Exercise:
Show each line in the listing below that contains the word "combinational".

Material for this task:
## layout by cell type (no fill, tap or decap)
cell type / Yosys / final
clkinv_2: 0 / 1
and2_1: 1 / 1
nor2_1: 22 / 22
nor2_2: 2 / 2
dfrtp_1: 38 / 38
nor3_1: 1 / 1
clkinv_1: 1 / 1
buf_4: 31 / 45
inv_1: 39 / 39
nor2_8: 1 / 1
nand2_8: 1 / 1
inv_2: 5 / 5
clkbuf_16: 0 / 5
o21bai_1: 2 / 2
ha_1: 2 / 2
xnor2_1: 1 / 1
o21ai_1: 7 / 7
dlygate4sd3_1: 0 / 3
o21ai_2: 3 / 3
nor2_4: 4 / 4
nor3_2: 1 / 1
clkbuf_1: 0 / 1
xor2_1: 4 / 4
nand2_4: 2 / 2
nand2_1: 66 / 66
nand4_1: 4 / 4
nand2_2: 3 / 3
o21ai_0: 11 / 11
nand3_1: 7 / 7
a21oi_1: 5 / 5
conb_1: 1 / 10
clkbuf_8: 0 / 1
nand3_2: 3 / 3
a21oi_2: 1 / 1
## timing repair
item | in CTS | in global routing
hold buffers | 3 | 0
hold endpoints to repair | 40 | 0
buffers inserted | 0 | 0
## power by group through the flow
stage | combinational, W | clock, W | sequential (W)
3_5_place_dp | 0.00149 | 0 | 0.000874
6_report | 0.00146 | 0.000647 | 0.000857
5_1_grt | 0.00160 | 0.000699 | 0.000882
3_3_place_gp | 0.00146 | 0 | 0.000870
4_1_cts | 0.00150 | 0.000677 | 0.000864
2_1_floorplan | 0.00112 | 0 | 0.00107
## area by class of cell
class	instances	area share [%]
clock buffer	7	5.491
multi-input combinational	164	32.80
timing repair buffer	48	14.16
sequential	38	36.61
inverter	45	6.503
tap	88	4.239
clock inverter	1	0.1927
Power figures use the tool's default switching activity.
**config.mk**
```make
export PLATFORM = sky130hd
export DESIGN_NAME = wiper_ctl
export DESIGN_NICKNAME = d
export VERILOG_FILES = /design/src/rtl/wiper_ctl.sv
export SDC_FILE = /design/constraint.sdc
export NUM_CORES = 1
export LEC_CHECK = 0
export BUFFER_PORTS_ARGS = -buffer_cell sky130_fd_sc_hd__clkbuf_2
export CAP_MARGIN = 10
export CORE_MARGIN = 1.5
export CORE_UTILIZATION = 35
export CTS_CLUSTER_SIZE = 24
export DETAILED_ROUTE_END_ITERATION = 7
export GPL_TIMING_DRIVEN = 0
export PLACE_DENSITY = 0.76
export SLEW_MARGIN = 30
export SYNTH_ARGS = -nofsm -noshare
export SYNTH_HDL_FRONTEND = slang
export SYNTH_SLANG_ARGS = --single-unit
```
**constraint.sdc**
```tcl
create_clock -name clk -period 2.1 [get_ports clk]
set_clock_uncertainty 0.2 [all_clocks]
set_input_delay 0.105 -clock clk [delete_from_list [all_inputs] [get_ports clk]]
set_output_delay 0.105 -clock clk [all_outputs]
set_load 0.01 [all_outputs]
```
**src/rtl/wiper_ctl.sv**
```systemverilog
module wiper_ctl #(
  parameter int N_TAPS      = 100,
  parameter int BUSY_CYCLES = 16,
  parameter int NV_DEFAULT  = 0,
  localparam int POS_W      = $clog2(N_TAPS),
  localparam int BW         = $clog2(BUSY_CYCLES + 1)
) (
  input  logic              clk,
  input  logic              rst_n,
  input  logic              por_n,
  input  logic              recall,
  input  logic              sel_n,
  input  logic              dir_up,
  input  logic              step_n,
  output logic [POS_W-1:0]  wiper_pos,
  output logic [N_TAPS-1:0] tap_sel,
  output logic              store_busy
);

  localparam logic [POS_W-1:0] TOP    = POS_W'(N_TAPS - 1);
  localparam logic [BW-1:0]    BUSY_N = BW'(BUSY_CYCLES);

  logic [2:0]       sel_sr, stp_sr;
  logic [1:0]       dir_sr;
  logic [POS_W-1:0] pos_q, nv_q;
  logic [BW-1:0]    busy_cnt;

  wire step_fall = stp_sr[2] & ~stp_sr[1];
  wire sel_rise  = ~sel_sr[2] & sel_sr[1];
  wire selected  = ~sel_sr[1];
  wire go_up     = dir_sr[1];
  wire store     = sel_rise & stp_sr[1];
  wire move      = step_fall & selected & ~store_busy;

  always_ff @(posedge clk or negedge rst_n) begin
    if (!rst_n) begin
      sel_sr <= '1;
      stp_sr <= '1;
      dir_sr <= '0;
    end else begin
      sel_sr <= {sel_sr[1:0], sel_n};
      stp_sr <= {stp_sr[1:0], step_n};
      dir_sr <= {dir_sr[0], dir_up};
    end
  end

  always_ff @(posedge clk or negedge rst_n) begin
    if (!rst_n)
      pos_q <= '0;
    else if (recall)
      pos_q <= nv_q;
    else if (move) begin
      if (go_up && pos_q != TOP)
        pos_q <= pos_q + 1'b1;
      else if (!go_up && pos_q != '0)
        pos_q <= pos_q - 1'b1;
    end
  end

  always_ff @(posedge clk or negedge por_n) begin
    if (!por_n)
      nv_q <= POS_W'(NV_DEFAULT);
    else if (store)
      nv_q <= pos_q;
  end

  always_ff @(posedge clk or negedge rst_n) begin
    if (!rst_n)
      busy_cnt <= '0;
    else if (store)
      busy_cnt <= BUSY_N;
    else if (busy_cnt != '0)
      busy_cnt <= busy_cnt - 1'b1;
  end

  assign store_busy = (busy_cnt != '0);
  assign wiper_pos  = pos_q;

  for (genvar i = 0; i < N_TAPS; i++) begin : g_tap
    assign tap_sel[i] = (pos_q == POS_W'(i));
  end

  // decoder output is one-hot
  a_r6_one_tap: assert property (@(posedge clk) disable iff (!rst_n || !por_n)
    $countones(tap_sel) == 1);

  // at most one position per clock outside a recall, no wrap
  a_r4_single_step: assert property (@(posedge clk) disable iff (!rst_n || !por_n)
    !recall |=> (pos_q == $past(pos_q) || pos_q == $past(pos_q) + 1'b1 ||
                 pos_q == $past(pos_q) - 1'b1));

  // no move while deselected
  a_r5_hold_deselected: assert property (@(posedge clk) disable iff (!rst_n || !por_n)
    (sel_sr[1] && !recall) |=> $stable(pos_q));

  // no move during a save
  a_r9_hold_busy: assert property (@(posedge clk) disable iff (!rst_n || !por_n)
    (store_busy && !recall) |=> $stable(pos_q));

  // busy starts with the saved value equal to the position
  a_r7_saved_value: assert property (@(posedge clk) disable iff (!rst_n || !por_n)
    $rose(store_busy) |-> nv_q == $past(pos_q));

  // recall takes the saved value
  a_r10_recall_loads: assert property (@(posedge clk) disable iff (!rst_n || !por_n)
    recall |=> pos_q == $past(nv_q));

endmodule

```
==> results of run 1 <==
## logic make-up after synthesis
| kind of cell | synth area share (%) |
|---|---|
| and+or+nand+nor | 42.5 |
| DFF | 35.1 |
| buffers and inverters | 6.68 |
| AOI/OAI and AO/OA | 8.61 |
| xor gates and xnor gates | 2.70 |
| adders and majority gates | 3.86 |
| muxes | 0.578 |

Result of the exercise:
stage | combinational, W | clock, W | sequential (W)
multi-input combinational	164	32.80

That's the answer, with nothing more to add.